• ACTION ITEM:
Instruction for the data below: set down exactly the lines from the line with "if (w_free[i]) w_slot = TAG_W'(i);" to the line with "w_tag_live & ~w_rsp_drop;", inclusive, and no others.

[Records from a data collection]
* * * * *

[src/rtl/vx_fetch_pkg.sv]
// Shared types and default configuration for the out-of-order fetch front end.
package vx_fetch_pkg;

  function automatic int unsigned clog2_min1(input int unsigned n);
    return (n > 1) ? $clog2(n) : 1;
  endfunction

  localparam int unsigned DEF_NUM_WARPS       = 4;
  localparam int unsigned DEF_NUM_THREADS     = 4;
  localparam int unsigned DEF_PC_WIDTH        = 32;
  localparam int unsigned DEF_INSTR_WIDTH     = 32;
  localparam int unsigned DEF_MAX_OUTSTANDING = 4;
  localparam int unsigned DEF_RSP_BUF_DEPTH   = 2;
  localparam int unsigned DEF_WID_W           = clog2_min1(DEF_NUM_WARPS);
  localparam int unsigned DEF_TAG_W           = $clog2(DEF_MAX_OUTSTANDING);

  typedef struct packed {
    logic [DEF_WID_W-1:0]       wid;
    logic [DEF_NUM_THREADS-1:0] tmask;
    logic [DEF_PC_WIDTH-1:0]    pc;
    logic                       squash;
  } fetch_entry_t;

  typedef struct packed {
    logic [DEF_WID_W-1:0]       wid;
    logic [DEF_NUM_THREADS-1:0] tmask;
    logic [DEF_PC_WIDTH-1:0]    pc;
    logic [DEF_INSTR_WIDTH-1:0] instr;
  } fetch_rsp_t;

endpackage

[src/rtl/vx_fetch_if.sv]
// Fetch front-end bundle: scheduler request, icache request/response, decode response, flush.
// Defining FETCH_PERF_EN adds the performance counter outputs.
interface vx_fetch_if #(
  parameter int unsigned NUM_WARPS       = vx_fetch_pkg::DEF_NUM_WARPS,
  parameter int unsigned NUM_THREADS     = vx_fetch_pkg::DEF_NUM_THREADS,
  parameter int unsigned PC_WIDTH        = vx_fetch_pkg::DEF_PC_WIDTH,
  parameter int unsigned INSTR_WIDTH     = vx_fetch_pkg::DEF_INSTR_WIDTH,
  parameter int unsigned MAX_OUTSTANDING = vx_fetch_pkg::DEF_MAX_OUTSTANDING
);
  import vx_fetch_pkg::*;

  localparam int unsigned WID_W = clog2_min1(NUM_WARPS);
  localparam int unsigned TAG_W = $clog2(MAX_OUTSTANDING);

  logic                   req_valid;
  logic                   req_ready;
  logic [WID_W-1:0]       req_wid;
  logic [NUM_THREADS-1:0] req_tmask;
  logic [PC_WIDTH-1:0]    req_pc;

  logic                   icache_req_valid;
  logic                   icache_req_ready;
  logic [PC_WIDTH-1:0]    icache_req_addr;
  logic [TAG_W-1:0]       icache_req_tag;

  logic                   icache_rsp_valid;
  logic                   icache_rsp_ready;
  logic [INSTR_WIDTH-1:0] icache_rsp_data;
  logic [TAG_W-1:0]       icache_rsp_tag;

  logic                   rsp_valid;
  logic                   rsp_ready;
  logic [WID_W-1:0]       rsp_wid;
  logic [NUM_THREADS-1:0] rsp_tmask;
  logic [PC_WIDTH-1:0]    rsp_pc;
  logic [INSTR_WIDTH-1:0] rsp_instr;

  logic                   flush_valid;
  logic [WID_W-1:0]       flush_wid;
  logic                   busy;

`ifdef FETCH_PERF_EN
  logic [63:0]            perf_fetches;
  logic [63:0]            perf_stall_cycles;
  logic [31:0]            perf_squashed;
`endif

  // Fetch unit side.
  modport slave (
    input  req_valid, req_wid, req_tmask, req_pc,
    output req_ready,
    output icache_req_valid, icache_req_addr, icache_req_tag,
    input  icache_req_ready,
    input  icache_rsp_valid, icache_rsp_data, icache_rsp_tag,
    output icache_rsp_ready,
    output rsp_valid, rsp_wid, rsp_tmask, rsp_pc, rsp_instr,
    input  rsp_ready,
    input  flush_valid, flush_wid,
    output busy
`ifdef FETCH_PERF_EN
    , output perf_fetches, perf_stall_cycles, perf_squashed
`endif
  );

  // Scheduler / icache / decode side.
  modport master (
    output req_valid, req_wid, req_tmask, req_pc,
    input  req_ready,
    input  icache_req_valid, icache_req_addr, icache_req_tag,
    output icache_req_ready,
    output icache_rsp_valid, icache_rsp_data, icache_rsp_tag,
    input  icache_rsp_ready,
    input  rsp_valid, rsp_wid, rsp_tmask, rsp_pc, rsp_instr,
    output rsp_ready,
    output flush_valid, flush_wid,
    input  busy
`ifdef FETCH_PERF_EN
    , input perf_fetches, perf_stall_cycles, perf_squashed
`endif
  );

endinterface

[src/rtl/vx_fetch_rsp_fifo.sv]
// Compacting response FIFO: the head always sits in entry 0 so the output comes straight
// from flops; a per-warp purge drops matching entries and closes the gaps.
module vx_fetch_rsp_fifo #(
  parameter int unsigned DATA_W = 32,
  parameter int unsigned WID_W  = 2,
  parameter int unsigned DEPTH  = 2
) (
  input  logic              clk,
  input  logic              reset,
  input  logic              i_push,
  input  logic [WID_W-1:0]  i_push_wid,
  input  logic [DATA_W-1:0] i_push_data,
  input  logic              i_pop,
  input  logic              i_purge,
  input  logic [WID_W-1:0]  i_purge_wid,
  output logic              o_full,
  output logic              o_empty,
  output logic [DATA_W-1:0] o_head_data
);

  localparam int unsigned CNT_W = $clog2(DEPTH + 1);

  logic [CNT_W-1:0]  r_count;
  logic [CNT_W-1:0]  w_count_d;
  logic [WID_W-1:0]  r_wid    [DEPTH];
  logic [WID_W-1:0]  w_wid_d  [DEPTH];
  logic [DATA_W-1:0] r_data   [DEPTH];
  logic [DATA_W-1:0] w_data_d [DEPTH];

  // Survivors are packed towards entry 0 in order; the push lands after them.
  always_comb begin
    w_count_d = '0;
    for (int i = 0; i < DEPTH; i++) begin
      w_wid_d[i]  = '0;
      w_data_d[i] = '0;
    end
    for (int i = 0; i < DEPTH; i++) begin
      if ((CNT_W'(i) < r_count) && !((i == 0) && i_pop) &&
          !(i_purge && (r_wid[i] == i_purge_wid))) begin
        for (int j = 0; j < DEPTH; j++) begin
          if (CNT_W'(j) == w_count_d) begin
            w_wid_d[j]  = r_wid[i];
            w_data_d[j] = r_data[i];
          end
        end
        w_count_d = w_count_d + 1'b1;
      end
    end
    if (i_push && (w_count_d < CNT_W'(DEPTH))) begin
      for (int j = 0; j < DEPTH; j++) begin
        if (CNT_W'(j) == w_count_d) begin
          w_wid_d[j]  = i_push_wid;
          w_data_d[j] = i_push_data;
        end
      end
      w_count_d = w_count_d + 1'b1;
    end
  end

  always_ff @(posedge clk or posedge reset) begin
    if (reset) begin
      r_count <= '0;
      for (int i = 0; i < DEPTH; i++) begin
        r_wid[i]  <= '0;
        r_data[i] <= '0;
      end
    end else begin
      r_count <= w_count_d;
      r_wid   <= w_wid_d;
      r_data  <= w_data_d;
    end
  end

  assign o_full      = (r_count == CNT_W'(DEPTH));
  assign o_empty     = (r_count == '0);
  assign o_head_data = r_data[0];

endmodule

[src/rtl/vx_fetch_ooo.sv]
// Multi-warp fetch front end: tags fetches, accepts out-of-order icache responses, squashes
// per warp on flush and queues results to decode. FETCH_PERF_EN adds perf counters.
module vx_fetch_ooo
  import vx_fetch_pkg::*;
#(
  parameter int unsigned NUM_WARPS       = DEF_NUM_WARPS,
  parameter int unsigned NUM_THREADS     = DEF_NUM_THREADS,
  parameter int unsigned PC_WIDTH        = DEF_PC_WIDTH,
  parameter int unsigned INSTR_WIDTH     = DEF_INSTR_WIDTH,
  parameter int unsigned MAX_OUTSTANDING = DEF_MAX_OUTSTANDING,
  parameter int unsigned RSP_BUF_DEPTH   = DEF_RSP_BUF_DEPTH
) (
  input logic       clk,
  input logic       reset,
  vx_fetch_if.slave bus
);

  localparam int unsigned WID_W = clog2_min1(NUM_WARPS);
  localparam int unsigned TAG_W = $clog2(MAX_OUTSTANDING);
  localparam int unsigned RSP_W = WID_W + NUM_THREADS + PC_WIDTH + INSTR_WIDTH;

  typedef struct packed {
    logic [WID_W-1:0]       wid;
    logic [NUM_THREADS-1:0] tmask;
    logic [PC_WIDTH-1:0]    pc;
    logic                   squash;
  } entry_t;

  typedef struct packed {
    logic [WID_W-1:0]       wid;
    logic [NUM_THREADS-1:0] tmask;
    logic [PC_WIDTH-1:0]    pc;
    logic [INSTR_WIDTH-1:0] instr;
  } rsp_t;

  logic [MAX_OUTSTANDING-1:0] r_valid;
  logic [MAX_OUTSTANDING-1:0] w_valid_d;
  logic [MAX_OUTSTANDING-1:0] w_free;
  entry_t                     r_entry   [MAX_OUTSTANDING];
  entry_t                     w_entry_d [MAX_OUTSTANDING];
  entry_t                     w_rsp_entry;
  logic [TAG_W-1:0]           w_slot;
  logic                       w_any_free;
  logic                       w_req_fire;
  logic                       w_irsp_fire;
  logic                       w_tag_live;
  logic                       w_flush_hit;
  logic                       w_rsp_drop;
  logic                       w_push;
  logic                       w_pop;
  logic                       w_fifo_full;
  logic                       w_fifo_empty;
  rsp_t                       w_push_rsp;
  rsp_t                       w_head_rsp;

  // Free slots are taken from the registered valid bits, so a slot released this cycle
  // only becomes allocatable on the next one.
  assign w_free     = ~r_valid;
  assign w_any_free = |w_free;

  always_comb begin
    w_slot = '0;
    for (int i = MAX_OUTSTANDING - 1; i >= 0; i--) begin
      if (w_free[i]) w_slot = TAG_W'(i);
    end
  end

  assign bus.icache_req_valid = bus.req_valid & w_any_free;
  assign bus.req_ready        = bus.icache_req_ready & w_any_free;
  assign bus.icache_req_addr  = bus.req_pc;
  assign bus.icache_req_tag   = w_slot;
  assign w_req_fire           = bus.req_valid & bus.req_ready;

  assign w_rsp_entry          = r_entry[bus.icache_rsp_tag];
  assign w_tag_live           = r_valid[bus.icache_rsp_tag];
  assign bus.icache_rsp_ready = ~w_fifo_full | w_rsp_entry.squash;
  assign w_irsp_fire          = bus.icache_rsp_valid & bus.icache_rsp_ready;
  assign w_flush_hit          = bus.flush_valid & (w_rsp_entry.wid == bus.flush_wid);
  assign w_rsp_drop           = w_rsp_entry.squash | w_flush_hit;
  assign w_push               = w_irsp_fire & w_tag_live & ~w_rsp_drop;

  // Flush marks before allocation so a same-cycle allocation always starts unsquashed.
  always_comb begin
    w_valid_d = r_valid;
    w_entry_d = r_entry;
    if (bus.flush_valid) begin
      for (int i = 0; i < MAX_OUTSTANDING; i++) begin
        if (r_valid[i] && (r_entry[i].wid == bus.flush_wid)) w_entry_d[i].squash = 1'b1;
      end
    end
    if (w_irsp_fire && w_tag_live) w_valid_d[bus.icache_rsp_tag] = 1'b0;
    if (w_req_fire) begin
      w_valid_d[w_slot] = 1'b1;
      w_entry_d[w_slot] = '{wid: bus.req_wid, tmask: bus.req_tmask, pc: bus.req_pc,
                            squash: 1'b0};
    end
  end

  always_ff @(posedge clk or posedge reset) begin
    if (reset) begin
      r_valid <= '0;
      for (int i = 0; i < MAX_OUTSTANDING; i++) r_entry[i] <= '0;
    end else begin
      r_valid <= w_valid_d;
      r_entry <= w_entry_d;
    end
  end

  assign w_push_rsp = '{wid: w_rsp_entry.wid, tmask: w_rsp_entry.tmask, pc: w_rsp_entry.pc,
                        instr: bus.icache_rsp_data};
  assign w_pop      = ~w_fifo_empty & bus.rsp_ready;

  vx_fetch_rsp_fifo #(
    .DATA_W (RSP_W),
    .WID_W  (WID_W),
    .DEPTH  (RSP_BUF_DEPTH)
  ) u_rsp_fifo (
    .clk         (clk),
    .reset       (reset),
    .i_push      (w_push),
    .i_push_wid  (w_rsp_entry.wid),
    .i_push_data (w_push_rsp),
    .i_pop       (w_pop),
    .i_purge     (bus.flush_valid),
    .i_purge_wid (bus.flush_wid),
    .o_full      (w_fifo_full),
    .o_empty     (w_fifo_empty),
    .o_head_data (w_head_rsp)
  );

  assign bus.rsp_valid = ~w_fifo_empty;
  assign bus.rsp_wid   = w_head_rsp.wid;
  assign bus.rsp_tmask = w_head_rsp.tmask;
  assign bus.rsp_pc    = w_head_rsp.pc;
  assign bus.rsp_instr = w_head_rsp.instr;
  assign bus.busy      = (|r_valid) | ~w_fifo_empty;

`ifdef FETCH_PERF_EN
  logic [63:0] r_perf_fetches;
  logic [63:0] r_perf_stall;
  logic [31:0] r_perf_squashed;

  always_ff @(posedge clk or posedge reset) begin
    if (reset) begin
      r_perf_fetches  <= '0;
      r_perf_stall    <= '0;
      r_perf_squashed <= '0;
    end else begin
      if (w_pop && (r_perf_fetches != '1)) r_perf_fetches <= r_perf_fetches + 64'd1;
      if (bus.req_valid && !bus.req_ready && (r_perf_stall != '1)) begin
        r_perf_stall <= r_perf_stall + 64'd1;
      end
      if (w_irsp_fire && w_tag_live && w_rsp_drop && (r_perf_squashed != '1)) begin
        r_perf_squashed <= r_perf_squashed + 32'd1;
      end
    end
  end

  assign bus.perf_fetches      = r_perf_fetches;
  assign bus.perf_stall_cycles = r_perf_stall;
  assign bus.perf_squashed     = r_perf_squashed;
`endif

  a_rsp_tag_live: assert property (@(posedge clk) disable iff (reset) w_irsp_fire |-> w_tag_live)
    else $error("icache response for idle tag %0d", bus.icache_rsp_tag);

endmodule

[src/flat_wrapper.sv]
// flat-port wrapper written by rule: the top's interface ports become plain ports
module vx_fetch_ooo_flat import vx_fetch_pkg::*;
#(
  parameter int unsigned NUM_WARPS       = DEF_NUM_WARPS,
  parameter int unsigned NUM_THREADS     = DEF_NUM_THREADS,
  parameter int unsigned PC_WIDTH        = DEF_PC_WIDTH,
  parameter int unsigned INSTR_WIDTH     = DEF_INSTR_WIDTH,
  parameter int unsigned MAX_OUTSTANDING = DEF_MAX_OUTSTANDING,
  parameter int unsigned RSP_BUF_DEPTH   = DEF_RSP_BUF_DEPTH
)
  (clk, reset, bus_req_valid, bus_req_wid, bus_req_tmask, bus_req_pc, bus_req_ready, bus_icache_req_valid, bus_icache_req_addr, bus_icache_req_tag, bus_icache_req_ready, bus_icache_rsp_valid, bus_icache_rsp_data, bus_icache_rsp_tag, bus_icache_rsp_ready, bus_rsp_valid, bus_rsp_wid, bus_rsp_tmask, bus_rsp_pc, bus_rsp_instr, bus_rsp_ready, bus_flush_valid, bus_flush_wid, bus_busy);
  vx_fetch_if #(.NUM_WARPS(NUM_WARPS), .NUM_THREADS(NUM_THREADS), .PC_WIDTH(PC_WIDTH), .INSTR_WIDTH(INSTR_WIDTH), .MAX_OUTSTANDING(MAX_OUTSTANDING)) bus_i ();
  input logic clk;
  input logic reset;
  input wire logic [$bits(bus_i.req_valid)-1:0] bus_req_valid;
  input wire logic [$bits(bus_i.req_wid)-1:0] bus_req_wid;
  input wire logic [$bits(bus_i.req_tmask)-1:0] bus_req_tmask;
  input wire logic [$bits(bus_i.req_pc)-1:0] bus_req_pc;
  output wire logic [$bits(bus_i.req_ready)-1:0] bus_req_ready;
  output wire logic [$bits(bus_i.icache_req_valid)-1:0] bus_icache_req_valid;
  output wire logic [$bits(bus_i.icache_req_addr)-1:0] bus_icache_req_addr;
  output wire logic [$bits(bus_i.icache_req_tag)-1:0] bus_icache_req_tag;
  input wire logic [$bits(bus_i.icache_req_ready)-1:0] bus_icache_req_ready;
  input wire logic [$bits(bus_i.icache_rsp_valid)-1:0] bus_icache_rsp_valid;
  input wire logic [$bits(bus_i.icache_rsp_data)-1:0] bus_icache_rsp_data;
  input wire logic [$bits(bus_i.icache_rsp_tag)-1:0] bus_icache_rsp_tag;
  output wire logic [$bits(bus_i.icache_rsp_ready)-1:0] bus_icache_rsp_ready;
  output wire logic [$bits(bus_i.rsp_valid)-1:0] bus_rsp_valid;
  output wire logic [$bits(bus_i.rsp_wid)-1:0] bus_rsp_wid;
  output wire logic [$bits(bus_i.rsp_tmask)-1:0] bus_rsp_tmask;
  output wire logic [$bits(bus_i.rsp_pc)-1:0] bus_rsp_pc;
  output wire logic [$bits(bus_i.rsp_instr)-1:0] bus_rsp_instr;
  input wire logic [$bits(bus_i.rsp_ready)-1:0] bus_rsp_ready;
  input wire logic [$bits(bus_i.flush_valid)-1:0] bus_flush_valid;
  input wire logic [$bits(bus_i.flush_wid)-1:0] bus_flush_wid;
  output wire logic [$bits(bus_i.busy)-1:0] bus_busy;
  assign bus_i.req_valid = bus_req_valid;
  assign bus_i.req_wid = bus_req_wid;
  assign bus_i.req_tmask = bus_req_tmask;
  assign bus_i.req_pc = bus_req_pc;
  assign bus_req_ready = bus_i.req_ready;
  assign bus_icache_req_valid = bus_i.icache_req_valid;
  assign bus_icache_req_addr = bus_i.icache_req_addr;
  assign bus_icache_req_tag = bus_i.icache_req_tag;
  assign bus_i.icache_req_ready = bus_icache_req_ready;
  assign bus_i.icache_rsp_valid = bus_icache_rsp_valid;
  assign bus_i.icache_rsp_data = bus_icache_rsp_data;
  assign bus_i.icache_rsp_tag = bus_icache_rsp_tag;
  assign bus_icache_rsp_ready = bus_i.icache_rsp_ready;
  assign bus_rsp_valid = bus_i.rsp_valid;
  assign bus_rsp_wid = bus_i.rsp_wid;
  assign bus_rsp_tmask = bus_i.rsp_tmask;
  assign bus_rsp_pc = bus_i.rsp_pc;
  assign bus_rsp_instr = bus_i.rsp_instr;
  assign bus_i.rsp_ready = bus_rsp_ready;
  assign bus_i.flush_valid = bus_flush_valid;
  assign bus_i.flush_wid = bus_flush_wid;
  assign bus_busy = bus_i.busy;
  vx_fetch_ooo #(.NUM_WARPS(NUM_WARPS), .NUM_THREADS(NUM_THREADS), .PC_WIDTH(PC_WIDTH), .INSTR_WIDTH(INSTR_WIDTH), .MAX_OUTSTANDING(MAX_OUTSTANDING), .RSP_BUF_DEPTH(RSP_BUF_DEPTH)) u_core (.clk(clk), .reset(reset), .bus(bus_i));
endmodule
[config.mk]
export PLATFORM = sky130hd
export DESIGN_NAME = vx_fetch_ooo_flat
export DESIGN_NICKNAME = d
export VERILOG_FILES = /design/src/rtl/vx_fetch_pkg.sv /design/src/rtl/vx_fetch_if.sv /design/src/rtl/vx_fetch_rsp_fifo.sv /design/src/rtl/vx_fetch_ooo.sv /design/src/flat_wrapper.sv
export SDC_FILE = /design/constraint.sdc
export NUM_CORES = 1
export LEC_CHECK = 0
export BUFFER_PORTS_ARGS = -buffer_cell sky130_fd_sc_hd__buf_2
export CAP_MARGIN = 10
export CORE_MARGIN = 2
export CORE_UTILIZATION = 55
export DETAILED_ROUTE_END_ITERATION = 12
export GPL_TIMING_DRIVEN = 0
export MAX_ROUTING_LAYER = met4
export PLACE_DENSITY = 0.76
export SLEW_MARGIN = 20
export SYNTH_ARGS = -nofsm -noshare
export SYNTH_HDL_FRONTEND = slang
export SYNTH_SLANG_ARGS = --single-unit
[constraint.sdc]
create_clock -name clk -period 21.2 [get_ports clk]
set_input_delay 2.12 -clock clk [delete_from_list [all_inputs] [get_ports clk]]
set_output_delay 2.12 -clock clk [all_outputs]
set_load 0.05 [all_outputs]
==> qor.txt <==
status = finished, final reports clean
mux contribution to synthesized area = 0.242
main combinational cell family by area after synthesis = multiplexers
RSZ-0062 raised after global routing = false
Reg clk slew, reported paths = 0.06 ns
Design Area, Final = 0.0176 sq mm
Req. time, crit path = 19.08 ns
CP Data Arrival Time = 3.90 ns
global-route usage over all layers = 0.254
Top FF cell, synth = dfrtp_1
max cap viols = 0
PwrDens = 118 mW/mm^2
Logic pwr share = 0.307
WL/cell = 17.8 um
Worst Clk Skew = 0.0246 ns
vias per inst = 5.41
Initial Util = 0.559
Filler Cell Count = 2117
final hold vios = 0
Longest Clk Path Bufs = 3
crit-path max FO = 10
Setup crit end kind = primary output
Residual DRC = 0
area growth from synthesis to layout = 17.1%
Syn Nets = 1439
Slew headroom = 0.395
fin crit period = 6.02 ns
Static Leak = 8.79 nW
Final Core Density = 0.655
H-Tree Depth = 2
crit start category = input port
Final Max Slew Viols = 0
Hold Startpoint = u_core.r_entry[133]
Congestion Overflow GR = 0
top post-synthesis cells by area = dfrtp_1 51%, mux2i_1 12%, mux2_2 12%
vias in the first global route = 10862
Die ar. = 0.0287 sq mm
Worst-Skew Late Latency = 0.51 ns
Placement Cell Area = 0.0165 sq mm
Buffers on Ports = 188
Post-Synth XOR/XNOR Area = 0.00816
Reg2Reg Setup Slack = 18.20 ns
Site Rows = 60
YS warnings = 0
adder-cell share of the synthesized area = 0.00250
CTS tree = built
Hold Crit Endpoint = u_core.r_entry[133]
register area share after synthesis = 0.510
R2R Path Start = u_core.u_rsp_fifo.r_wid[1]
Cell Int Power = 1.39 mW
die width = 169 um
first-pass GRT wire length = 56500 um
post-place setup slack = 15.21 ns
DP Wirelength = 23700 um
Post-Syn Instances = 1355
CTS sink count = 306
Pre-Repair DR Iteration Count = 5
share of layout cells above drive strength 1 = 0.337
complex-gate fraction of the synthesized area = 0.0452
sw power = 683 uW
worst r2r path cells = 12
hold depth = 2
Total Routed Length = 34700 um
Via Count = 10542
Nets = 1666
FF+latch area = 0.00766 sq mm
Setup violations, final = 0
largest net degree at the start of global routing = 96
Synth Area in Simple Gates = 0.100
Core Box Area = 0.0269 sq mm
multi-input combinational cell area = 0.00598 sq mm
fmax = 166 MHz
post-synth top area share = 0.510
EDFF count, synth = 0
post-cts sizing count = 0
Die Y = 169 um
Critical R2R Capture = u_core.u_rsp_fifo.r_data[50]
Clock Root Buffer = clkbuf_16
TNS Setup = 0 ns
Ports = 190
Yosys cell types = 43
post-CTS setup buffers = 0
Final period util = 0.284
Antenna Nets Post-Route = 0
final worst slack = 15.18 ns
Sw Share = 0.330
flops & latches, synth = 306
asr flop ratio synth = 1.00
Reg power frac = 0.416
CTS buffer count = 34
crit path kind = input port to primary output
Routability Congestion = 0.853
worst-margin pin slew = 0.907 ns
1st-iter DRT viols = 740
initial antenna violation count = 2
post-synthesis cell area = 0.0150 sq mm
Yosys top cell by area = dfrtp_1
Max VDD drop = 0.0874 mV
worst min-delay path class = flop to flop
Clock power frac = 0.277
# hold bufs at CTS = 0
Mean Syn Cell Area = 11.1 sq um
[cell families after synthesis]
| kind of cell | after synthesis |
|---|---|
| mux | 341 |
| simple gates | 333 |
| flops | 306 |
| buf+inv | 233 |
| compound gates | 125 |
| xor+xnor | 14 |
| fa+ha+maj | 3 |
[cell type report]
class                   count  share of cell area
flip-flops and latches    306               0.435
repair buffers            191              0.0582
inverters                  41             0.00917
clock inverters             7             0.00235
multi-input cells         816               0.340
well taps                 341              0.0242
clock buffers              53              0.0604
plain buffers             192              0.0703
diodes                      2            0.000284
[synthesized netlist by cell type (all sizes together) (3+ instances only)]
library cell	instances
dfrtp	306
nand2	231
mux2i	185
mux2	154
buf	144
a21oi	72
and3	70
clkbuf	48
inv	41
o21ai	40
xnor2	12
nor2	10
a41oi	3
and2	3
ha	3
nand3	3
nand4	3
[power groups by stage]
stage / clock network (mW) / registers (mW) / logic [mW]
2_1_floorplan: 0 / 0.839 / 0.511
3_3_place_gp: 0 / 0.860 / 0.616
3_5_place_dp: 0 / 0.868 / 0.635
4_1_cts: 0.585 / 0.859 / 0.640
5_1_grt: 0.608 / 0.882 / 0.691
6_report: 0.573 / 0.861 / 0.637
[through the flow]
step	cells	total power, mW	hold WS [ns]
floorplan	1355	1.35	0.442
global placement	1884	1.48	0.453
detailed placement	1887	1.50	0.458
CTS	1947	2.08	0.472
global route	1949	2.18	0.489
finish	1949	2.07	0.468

* * * * *

• RESPONSE:
      if (w_free[i]) w_slot = TAG_W'(i);
    end
  end

  assign bus.icache_req_valid = bus.req_valid & w_any_free;
  assign bus.req_ready        = bus.icache_req_ready & w_any_free;
  assign bus.icache_req_addr  = bus.req_pc;
  assign bus.icache_req_tag   = w_slot;
  assign w_req_fire           = bus.req_valid & bus.req_ready;

  assign w_rsp_entry          = r_entry[bus.icache_rsp_tag];
  assign w_tag_live           = r_valid[bus.icache_rsp_tag];
  assign bus.icache_rsp_ready = ~w_fifo_full | w_rsp_entry.squash;
  assign w_irsp_fire          = bus.icache_rsp_valid & bus.icache_rsp_ready;
  assign w_flush_hit          = bus.flush_valid & (w_rsp_entry.wid == bus.flush_wid);
  assign w_rsp_drop           = w_rsp_entry.squash | w_flush_hit;
  assign w_push               = w_irsp_fire & w_tag_live & ~w_rsp_drop;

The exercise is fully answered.